Chapter 2: Quiz Answers -- Graphing & Slopes


  1. If one point on a line has (X,Y) coordinates of (3,7) and another point has coordinates of (6,10), then the slope of the line is
    1. The rise in (10-7)=3 and the run is (6-3)=3, so the slope is 3/3 = 1.

  2. A demand curve plots price on the vertical axis and quantity demanded on the horizontal axis. The slope of the line is negative. This suggests that
    price and quantity demanded are inversely related. If the 'x' value (quanity demanded) rises as the 'y' value (price) falls, then the two are negatively, or inversely related.
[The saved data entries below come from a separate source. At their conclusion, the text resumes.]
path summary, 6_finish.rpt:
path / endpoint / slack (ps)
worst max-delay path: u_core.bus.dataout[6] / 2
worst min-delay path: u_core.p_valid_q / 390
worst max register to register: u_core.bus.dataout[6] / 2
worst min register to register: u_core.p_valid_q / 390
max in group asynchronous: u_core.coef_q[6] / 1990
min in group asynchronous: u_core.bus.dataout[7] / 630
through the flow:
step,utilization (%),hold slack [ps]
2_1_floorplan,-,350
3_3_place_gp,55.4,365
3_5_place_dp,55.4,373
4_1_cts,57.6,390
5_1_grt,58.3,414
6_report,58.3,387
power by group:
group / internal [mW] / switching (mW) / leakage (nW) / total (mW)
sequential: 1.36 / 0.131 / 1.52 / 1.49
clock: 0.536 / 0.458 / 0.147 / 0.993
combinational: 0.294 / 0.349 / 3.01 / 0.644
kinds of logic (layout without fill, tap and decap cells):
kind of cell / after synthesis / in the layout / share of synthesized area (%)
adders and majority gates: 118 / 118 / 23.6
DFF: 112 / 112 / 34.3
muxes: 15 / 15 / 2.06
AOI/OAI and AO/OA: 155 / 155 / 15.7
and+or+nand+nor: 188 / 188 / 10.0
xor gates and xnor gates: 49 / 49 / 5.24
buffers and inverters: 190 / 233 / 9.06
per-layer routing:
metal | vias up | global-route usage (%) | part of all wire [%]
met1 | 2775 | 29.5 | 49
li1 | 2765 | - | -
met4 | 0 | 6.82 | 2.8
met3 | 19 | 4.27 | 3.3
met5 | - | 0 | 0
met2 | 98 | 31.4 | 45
  3. Which of the following examples deals with the concept of scarcity?
    All of the above are examples of scarcity. Remember that goods and services are scarce if demand exceeds supply when the product is free. If the concert tickets were free, odds are high that there would be more tickets demanded than supplied. The long lines or the lack of lines are signs that the prices may be too high or too low given the demand, but each case deals with a scarce good--the ticket.

  4. Which of the following items are not scarce?
    Trash. If trash were free, would you demand more than is supplied? Hardly. We pay money to get rid of trash.

  5. Suppose you purchase a ticket to go to Disneyland for $30. You had to decide between Disneyland and working for $5 per hour for six hours at your job. The opportunity cost of going to Disneyland expressed in dollars was
    $60. The ticket is $30 plus the opportunity cost of your time, in which you could have earned another $30.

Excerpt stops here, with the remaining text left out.